Instructions for the task:
One line at a time, check the entries below for the word "TDATA", and copy each line that has it.

[Collected data]
════════════════════

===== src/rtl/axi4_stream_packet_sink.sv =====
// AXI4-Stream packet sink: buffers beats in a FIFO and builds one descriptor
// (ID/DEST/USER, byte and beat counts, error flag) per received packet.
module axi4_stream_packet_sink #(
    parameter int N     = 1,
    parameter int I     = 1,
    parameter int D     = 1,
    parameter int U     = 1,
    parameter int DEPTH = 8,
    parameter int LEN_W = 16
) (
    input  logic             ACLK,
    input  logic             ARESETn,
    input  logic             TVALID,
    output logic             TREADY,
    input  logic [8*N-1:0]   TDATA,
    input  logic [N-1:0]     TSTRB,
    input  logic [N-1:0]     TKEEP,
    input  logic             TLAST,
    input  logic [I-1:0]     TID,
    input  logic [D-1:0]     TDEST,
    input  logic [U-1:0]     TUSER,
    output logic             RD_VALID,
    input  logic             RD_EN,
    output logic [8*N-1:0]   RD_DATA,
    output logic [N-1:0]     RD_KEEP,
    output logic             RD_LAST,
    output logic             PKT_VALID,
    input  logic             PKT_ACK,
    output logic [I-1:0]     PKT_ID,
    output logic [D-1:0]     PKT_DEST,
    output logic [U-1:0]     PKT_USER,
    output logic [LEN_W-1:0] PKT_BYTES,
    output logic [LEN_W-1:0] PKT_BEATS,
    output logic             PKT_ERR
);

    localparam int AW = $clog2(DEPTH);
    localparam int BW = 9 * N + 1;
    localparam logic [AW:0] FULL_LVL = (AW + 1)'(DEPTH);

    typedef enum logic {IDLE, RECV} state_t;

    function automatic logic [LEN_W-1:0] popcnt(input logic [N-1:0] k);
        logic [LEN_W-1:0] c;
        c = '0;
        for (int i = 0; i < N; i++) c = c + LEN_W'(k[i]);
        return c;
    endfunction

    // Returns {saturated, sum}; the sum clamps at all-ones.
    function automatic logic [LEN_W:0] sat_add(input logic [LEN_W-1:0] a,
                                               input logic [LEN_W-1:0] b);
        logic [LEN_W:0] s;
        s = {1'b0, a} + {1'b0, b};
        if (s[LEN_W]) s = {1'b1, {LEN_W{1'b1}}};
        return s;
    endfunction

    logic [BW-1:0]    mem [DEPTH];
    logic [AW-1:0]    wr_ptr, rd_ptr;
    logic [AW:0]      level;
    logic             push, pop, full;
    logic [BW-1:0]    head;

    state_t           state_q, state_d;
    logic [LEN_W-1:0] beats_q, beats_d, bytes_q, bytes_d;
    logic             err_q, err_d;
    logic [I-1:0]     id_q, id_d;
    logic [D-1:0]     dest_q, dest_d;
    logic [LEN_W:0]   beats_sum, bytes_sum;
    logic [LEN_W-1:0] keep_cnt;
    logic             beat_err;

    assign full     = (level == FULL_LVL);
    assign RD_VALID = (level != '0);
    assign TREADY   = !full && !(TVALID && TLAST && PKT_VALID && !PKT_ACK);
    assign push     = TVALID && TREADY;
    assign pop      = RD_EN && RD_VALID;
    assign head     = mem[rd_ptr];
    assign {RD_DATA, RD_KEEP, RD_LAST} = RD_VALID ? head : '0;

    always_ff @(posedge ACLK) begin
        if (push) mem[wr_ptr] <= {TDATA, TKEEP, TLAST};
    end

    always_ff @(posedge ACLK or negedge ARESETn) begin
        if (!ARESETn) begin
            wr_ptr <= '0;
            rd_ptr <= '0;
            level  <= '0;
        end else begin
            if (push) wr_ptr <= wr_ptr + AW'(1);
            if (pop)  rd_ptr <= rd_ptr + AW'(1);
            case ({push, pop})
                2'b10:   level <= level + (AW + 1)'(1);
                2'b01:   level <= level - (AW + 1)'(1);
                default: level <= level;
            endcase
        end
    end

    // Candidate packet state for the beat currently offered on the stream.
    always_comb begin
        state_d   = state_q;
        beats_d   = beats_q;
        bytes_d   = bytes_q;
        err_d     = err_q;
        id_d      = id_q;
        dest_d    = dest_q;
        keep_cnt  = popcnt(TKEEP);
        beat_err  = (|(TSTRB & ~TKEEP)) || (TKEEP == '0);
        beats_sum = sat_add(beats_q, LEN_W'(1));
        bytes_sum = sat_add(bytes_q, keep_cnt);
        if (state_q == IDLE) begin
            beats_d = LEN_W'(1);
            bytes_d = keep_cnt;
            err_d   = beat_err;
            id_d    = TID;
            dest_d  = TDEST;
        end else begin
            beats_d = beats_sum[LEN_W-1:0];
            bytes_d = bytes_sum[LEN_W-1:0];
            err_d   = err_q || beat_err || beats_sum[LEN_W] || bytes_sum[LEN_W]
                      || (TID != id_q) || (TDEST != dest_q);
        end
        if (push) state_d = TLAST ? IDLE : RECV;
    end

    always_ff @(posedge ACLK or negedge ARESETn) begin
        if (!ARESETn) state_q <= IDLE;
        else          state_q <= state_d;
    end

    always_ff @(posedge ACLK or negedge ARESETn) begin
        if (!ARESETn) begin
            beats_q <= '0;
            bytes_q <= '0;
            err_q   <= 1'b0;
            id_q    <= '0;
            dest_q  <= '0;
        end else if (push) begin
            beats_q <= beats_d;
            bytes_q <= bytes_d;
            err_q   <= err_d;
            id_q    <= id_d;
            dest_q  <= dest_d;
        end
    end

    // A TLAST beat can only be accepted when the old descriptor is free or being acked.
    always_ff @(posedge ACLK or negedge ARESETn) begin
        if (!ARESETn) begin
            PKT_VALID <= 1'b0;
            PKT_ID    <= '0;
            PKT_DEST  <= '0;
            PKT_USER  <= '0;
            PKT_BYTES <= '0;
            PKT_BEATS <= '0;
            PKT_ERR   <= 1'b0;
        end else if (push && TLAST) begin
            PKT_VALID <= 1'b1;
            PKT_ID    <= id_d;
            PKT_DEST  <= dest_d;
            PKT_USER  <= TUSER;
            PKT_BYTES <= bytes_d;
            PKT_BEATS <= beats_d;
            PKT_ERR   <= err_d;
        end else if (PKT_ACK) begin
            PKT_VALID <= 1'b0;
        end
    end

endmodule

════════════════════

Written reply:
    input  logic [8*N-1:0]   TDATA,
        if (push) mem[wr_ptr] <= {TDATA, TKEEP, TLAST};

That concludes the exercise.